Convite a quem nos visita

sexta-feira, 6 de dezembro de 2013

Nelson Mandela um Moisés do nosso tempo

Muito bonito que estejam tantos homens e mulheres, governantes de todo o mundo (e extraordinário) cidadãos anónimos de toda a parte, neste dia a expressarem uma frase, um pensamento, a verterem uma lágrima, uma comoção qualquer, um gosto, um comentário… Qualquer sinal, mesmo que seja singelo, mas sentido, por causa da morte de um homem, de um grande homem. Nelson Mandela, Madiba. Não porque tenha sido rico, muito rico em bens materiais, ganhos à conta dos seus feitos gloriosos, não por ser apenas um herói como os outros heróis, mas porque foi um homem quase comum no sentido em que nasceu como os outros homens, cresceu numa família, por sinal, remediada ou pobre, formou-se intelectualmente, foi o primeiro da família a seguir este caminho.
Mais ainda porque compadece-se do sofrimento do seu povo, qual Moisés que nas terras do Egipto chora a violência da segregação e dos maus tratos sobre o seu povo.
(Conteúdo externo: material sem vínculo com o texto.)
<file path="src/hdl/rsf_pkg.sv">
// ----------------------------------------------------------------------------
// rsf_pkg
// Shared types for the rectangle subtract block: the input and output words,
// the words that pass between pipeline stages, and the fragment slot codes.
// ----------------------------------------------------------------------------
package rsf_pkg;

  // Number of fragment slots one input word can produce
  localparam int NumFrags = 4;
  localparam int FragIdxW = $clog2(NumFrags);

  // Fragment slots, in emit order
  localparam logic [FragIdxW-1:0] SlotTop    = 2'd0;
  localparam logic [FragIdxW-1:0] SlotBottom = 2'd1;
  localparam logic [FragIdxW-1:0] SlotLeft   = 2'd2;
  localparam logic [FragIdxW-1:0] SlotRight  = 2'd3;

  typedef logic signed [15:0] coord_t;

  typedef struct packed {
    coord_t src_x;
    coord_t src_y;
    coord_t src_w;
    coord_t src_h;
    coord_t cov_x;
    coord_t cov_y;
    coord_t cov_w;
    coord_t cov_h;
  } in_word_t;

  typedef struct packed {
    coord_t frag_x;
    coord_t frag_y;
    coord_t frag_w;
    coord_t frag_h;
    logic   frag_last;
  } out_word_t;

  typedef struct packed {
    coord_t x;
    coord_t y;
    coord_t w;
    coord_t h;
  } rect_t;

  // After edge stage: inclusive right/bottom edges and emptiness flags
  typedef struct packed {
    rect_t  src;
    coord_t cov_x;
    coord_t cov_y;
    coord_t src_r;
    coord_t src_b;
    coord_t cov_r;
    coord_t cov_b;
    logic   src_empty;
    logic   cov_empty;
  } edge_word_t;

  // After overlap stage: overlap corner and inclusive far edges
  typedef struct packed {
    rect_t  src;
    coord_t src_r;
    coord_t src_b;
    coord_t ovl_x;
    coord_t ovl_y;
    coord_t ovl_r;
    coord_t ovl_b;
    logic   src_empty;
    logic   whole;
  } ovl_word_t;

  // After fragment stage: all candidate fragments and which ones exist
  typedef struct packed {
    rect_t [NumFrags-1:0] frag;
    logic  [NumFrags-1:0] mask;
  } frag_set_t;

endpackage

</file>
<file path="src/hdl/rsf_edges.sv">
// ----------------------------------------------------------------------------
// rsf_edges
// Stage 1: wrapped inclusive right and bottom edges of source and cover, and
// the empty source / empty cover flags.
// ----------------------------------------------------------------------------
module rsf_edges (
  input  logic                clk,
  input  logic                rst,
  input  logic                in_valid,
  output logic                in_ready,
  input  rsf_pkg::in_word_t   in_word,
  output logic                out_valid,
  input  logic                out_ready,
  output rsf_pkg::edge_word_t out_word
);

  rsf_pkg::edge_word_t word_next;

  // Form edges and flags
  always_comb begin
    word_next.src.x     = in_word.src_x;
    word_next.src.y     = in_word.src_y;
    word_next.src.w     = in_word.src_w;
    word_next.src.h     = in_word.src_h;
    word_next.cov_x     = in_word.cov_x;
    word_next.cov_y     = in_word.cov_y;
    word_next.src_r     = rsf_pkg::coord_t'(in_word.src_x + in_word.src_w - 16'sd1);
    word_next.src_b     = rsf_pkg::coord_t'(in_word.src_y + in_word.src_h - 16'sd1);
    word_next.cov_r     = rsf_pkg::coord_t'(in_word.cov_x + in_word.cov_w - 16'sd1);
    word_next.cov_b     = rsf_pkg::coord_t'(in_word.cov_y + in_word.cov_h - 16'sd1);
    word_next.src_empty = (in_word.src_w <= 16'sd0) || (in_word.src_h <= 16'sd0);
    word_next.cov_empty = (in_word.cov_w <= 16'sd0) || (in_word.cov_h <= 16'sd0);
  end

  assign in_ready = !out_valid || out_ready;

  // Advance the stage when the next one can take it
  always_ff @(posedge clk) begin
    if (rst) begin
      out_valid <= 1'b0;
    end else if (in_ready) begin
      out_valid <= in_valid;
    end
  end

  always_ff @(posedge clk) begin
    if (in_ready && in_valid) begin
      out_word <= word_next;
    end
  end

endmodule

</file>
<file path="src/hdl/rsf_overlap.sv">
// ----------------------------------------------------------------------------
// rsf_overlap
// Stage 2: disjoint test, overlap corner (max of left/top edges) and overlap
// far edges (min of right/bottom edges).
// ----------------------------------------------------------------------------
module rsf_overlap (
  input  logic                clk,
  input  logic                rst,
  input  logic                in_valid,
  output logic                in_ready,
  input  rsf_pkg::edge_word_t in_word,
  output logic                out_valid,
  input  logic                out_ready,
  output rsf_pkg::ovl_word_t  out_word
);

  rsf_pkg::ovl_word_t word_next;
  logic               disjoint;

  // Find overlap box; the far edge of the overlap is the nearer far edge
  always_comb begin
    disjoint = (in_word.src_r < in_word.cov_x) || (in_word.cov_r < in_word.src.x) ||
               (in_word.src_b < in_word.cov_y) || (in_word.cov_b < in_word.src.y);
    word_next.src       = in_word.src;
    word_next.src_r     = in_word.src_r;
    word_next.src_b     = in_word.src_b;
    word_next.ovl_x     = (in_word.src.x > in_word.cov_x) ? in_word.src.x : in_word.cov_x;
    word_next.ovl_y     = (in_word.src.y > in_word.cov_y) ? in_word.src.y : in_word.cov_y;
    word_next.ovl_r     = (in_word.src_r < in_word.cov_r) ? in_word.src_r : in_word.cov_r;
    word_next.ovl_b     = (in_word.src_b < in_word.cov_b) ? in_word.src_b : in_word.cov_b;
    word_next.src_empty = in_word.src_empty;
    word_next.whole     = in_word.cov_empty || disjoint;
  end

  assign in_ready = !out_valid || out_ready;

  // Advance the stage when the next one can take it
  always_ff @(posedge clk) begin
    if (rst) begin
      out_valid <= 1'b0;
    end else if (in_ready) begin
      out_valid <= in_valid;
    end
  end

  always_ff @(posedge clk) begin
    if (in_ready && in_valid) begin
      out_word <= word_next;
    end
  end

endmodule

</file>
<file path="src/hdl/rsf_frags.sv">
// ----------------------------------------------------------------------------
// rsf_frags
// Stage 3: build the top, bottom, left and right fragments and the mask of
// those that are non-empty. An untouched source becomes a single fragment;
// an empty source gives an empty mask.
// ----------------------------------------------------------------------------
module rsf_frags (
  input  logic               clk,
  input  logic               rst,
  input  logic               in_valid,
  output logic               in_ready,
  input  rsf_pkg::ovl_word_t in_word,
  output logic               out_valid,
  input  logic               out_ready,
  output rsf_pkg::frag_set_t out_word
);

  rsf_pkg::frag_set_t set_next;
  rsf_pkg::coord_t    ovl_h;

  // Build fragments
  always_comb begin
    ovl_h = rsf_pkg::coord_t'(in_word.ovl_b - in_word.ovl_y + 16'sd1);

    set_next.frag[rsf_pkg::SlotTop].x = in_word.src.x;
    set_next.frag[rsf_pkg::SlotTop].y = in_word.src.y;
    set_next.frag[rsf_pkg::SlotTop].w = in_word.src.w;
    set_next.frag[rsf_pkg::SlotTop].h = rsf_pkg::coord_t'(in_word.ovl_y - in_word.src.y);

    set_next.frag[rsf_pkg::SlotBottom].x = in_word.src.x;
    set_next.frag[rsf_pkg::SlotBottom].y = rsf_pkg::coord_t'(in_word.ovl_b + 16'sd1);
    set_next.frag[rsf_pkg::SlotBottom].w = in_word.src.w;
    set_next.frag[rsf_pkg::SlotBottom].h =
      rsf_pkg::coord_t'(in_word.src_b - in_word.ovl_b);

    set_next.frag[rsf_pkg::SlotLeft].x = in_word.src.x;
    set_next.frag[rsf_pkg::SlotLeft].y = in_word.ovl_y;
    set_next.frag[rsf_pkg::SlotLeft].w = rsf_pkg::coord_t'(in_word.ovl_x - in_word.src.x);
    set_next.frag[rsf_pkg::SlotLeft].h = ovl_h;

    set_next.frag[rsf_pkg::SlotRight].x = rsf_pkg::coord_t'(in_word.ovl_r + 16'sd1);
    set_next.frag[rsf_pkg::SlotRight].y = in_word.ovl_y;
    set_next.frag[rsf_pkg::SlotRight].w = rsf_pkg::coord_t'(in_word.src_r - in_word.ovl_r);
    set_next.frag[rsf_pkg::SlotRight].h = ovl_h;

    set_next.mask[rsf_pkg::SlotTop]    = in_word.src.y < in_word.ovl_y;
    set_next.mask[rsf_pkg::SlotBottom] = in_word.ovl_b < in_word.src_b;
    set_next.mask[rsf_pkg::SlotLeft]   = in_word.src.x < in_word.ovl_x;
    set_next.mask[rsf_pkg::SlotRight]  = in_word.ovl_r < in_word.src_r;

    // Untouched source: pass it on as the only fragment
    if (in_word.whole) begin
      set_next.frag[rsf_pkg::SlotTop] = in_word.src;
      set_next.mask = '0;
      set_next.mask[rsf_pkg::SlotTop] = 1'b1;
    end

    // Empty source: drop everything
    if (in_word.src_empty) begin
      set_next.mask = '0;
    end
  end

  assign in_ready = !out_valid || out_ready;

  // Advance the stage when the emitter can take it
  always_ff @(posedge clk) begin
    if (rst) begin
      out_valid <= 1'b0;
    end else if (in_ready) begin
      out_valid <= in_valid;
    end
  end

  always_ff @(posedge clk) begin
    if (in_ready && in_valid) begin
      out_word <= set_next;
    end
  end

endmodule

</file>
<file path="src/hdl/rsf_emit.sv">
// ----------------------------------------------------------------------------
// rsf_emit
// Output stage: holds one fragment set and sends its fragments in slot order,
// one word per cycle while out_stall is low, marking the final one. Loads the
// next set in the cycle the final word leaves.
// ----------------------------------------------------------------------------
module rsf_emit (
  input  logic               clk,
  input  logic               rst,
  input  logic               in_valid,
  output logic               in_ready,
  input  rsf_pkg::frag_set_t in_word,
  output logic               out_valid,
  input  logic               out_stall,
  output rsf_pkg::out_word_t out_word
);

  rsf_pkg::rect_t [rsf_pkg::NumFrags-1:0] frag;
  logic [rsf_pkg::NumFrags-1:0]           mask;
  logic [rsf_pkg::NumFrags-1:0]           pick;
  logic [rsf_pkg::NumFrags-1:0]           mask_next;
  logic [rsf_pkg::FragIdxW-1:0]           sel;
  logic                                   last;
  logic                                   take;

  // Pick the lowest pending slot
  always_comb begin
    sel = '0;
    for (int i = rsf_pkg::NumFrags - 1; i >= 0; i--) begin
      if (mask[i]) begin
        sel = rsf_pkg::FragIdxW'(i);
      end
    end
  end

  assign pick      = mask & (~mask + 1'b1);
  assign last      = (mask & ~pick) == '0;
  assign out_valid = |mask;
  assign take      = out_valid && !out_stall;
  assign in_ready  = !out_valid || (take && last);

  assign out_word.frag_x    = frag[sel].x;
  assign out_word.frag_y    = frag[sel].y;
  assign out_word.frag_w    = frag[sel].w;
  assign out_word.frag_h    = frag[sel].h;
  assign out_word.frag_last = last;

  // Drop the sent slot, or load a new set once the current one is done
  always_comb begin
    mask_next = mask;
    if (take) begin
      mask_next = mask & ~pick;
    end
    if (in_ready && in_valid) begin
      mask_next = in_word.mask;
    end
  end

  always_ff @(posedge clk) begin
    if (rst) begin
      mask <= '0;
    end else begin
      mask <= mask_next;
    end
  end

  always_ff @(posedge clk) begin
    if (in_ready && in_valid) begin
      frag <= in_word.frag;
    end
  end

endmodule

</file>
<file path="src/hdl/rectangle_subtract_fragments.sv">
// ----------------------------------------------------------------------------
// rectangle_subtract_fragments
// Subtracts a cover rectangle from a source rectangle and sends the uncovered
// parts as up to four fragment words: top band, bottom band, left sliver,
// right sliver, with the final one marked.
//
//   channel | dir | handshake          | word
//   --------+-----+--------------------+----------------------------
//   in      | in  | in_valid/in_stall  | rsf_pkg::in_word_t  (src, cov)
//   out     | out | out_valid/out_stall| rsf_pkg::out_word_t (fragment)
//
// Four register stages: edges, overlap, fragment build, emitter. A word is
// registered in the edge, overlap and fragment stages before its first
// fragment is on out. The emitter sends one fragment per cycle while out
// is not stalled; a word has 1 to 4 fragments, or none, and the stages ahead
// keep taking words meanwhile. Reset clears all valid bits and the emitter
// mask. A stall on out backs up stage by stage; nothing is lost or repeated.
// ----------------------------------------------------------------------------
module rectangle_subtract_fragments (
  input  logic               clk,
  input  logic               rst,
  input  logic               in_valid,
  output logic               in_stall,
  input  rsf_pkg::in_word_t  in_data,
  output logic               out_valid,
  input  logic               out_stall,
  output rsf_pkg::out_word_t out_data
);

  logic                edge_valid;
  logic                edge_ready;
  logic                ovl_valid;
  logic                ovl_ready;
  logic                frag_valid;
  logic                frag_ready;
  logic                in_ready;
  rsf_pkg::edge_word_t edge_word;
  rsf_pkg::ovl_word_t  ovl_word;
  rsf_pkg::frag_set_t  frag_set;

  assign in_stall = !in_ready;

  rsf_edges u_edges (
    .clk       (clk),
    .rst       (rst),
    .in_valid  (in_valid),
    .in_ready  (in_ready),
    .in_word   (in_data),
    .out_valid (edge_valid),
    .out_ready (edge_ready),
    .out_word  (edge_word)
  );

  rsf_overlap u_overlap (
    .clk       (clk),
    .rst       (rst),
    .in_valid  (edge_valid),
    .in_ready  (edge_ready),
    .in_word   (edge_word),
    .out_valid (ovl_valid),
    .out_ready (ovl_ready),
    .out_word  (ovl_word)
  );

  rsf_frags u_frags (
    .clk       (clk),
    .rst       (rst),
    .in_valid  (ovl_valid),
    .in_ready  (ovl_ready),
    .in_word   (ovl_word),
    .out_valid (frag_valid),
    .out_ready (frag_ready),
    .out_word  (frag_set)
  );

  rsf_emit u_emit (
    .clk       (clk),
    .rst       (rst),
    .in_valid  (frag_valid),
    .in_ready  (frag_ready),
    .in_word   (frag_set),
    .out_valid (out_valid),
    .out_stall (out_stall),
    .out_word  (out_data)
  );

endmodule

</file>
Diante desse quadro horrível de humanidade contra a humanidade, levantou-se a luta, a reclamação pela fraternidade, a amizade, a liberdade e a igualdade entre seres humanos. A luta pela justiça no seu melhor. Foi preso, não apenas algumas horas, mas 27 longos anos em prisões terríveis. Após essa longa caminhada de deserto na aridez do inquietante sofrimento, chegada a hora da libertação, recusa deixar as grades se os outros companheiros, presos pelas mesmas razões, não forem também libertos. Não, não isto não é um prisioneiro, mas um homem livre, liberto de si mesmo e que prova pelo gesto que afinal nunca esteve preso, presos estavam os seus algozes, os obreiros da segregação racial, os tiranos da opressão, da desigualdade e da injustiça.
Eis um homem livre, sempre livre, por isso, não há tempo para o rancor, para a vingança, mas todo o tempo é pouco para a reconciliação, para luta pela justiça e para a liberdade. Um povo inteiro grato a um homem providencial, um gigante que deixa o mundo melhor do que aquele que encontrou. Afinal, o que nos pede o Papa Francisco na Exortação Apostólica: «Uma fé autêntica – que nunca é cómoda nem individualista – comporta sempre um profundo desejo de mudar o mundo, transmitir valores, deixar a terra um pouco melhor depois da nossa passagem por ela. Amamos este magnífico planeta, onde Deus nos colocou, e amamos a humanidade que o habita, com todos os seus dramas e cansaços, com os seus anseios e esperanças, com os seus valores e fragilidades. A terra é a nossa casa comum, e todos somos irmãos» (Evangelii Gaudium, Papa Francisco, nº 183). Melhor do que ninguém, Madiba é um exemplo de vida concreta sobre este ensinamento.
Para o mundo que fique o seu exemplo, a sua entrega a uma causa, a uma fé que se concretizou na história da sua vida, que hoje todos admiramos e que devemos seguir. Não servem para nada as vinganças, os rancores nem muito menos a loucura desenfreada pelos bens materiais. Mas antes o que faz homens e mulheres grandes será, pelo que se vê claramente em Madiba, o testemunho de perdão e reconciliação, a sua luta pela liberdade e pela justiça, o esquecimento de si em função do pensamento constante pelos outros, a nobreza da delicadeza, da ternura e da simpatia.
Tantas riquezas, se vividas pelas pessoas deixam marca, fazem história e levantam herói, que admiramos. Morreu o corpo de Madela. Fica a sua alma e toda a sua obra em prol do povo Sul Africano, em prol do mundo, da humanidade inteira. Deus é grande e providente. Muitos mais homens e mulheres existirão sempre para nos guiarem e nos apontarem o caminho do amor e da paz. Depois do Moisés bíblico e do Moisés lutador contra o Apartheid, Nelson Madela, tenhamos a certeza segura dessa providência de Deus. Obrigado Deus pela dádiva chamada Mandela. Obrigado Mandela.  

2 comentários:

Maria-Portugal disse...

Pessoas que nos ilumina a estrada!

José Ângelo Gonçalves de Paulos disse...

Sem duvida que foi um dos grandes paladinos do combate ao racismo. Ficará na História como um grande combatente, politico, estadista e militante da não violência. "Bem aventurados os Construtores da PAZ..."Perpetuemos a sua memória com gestos libertadores.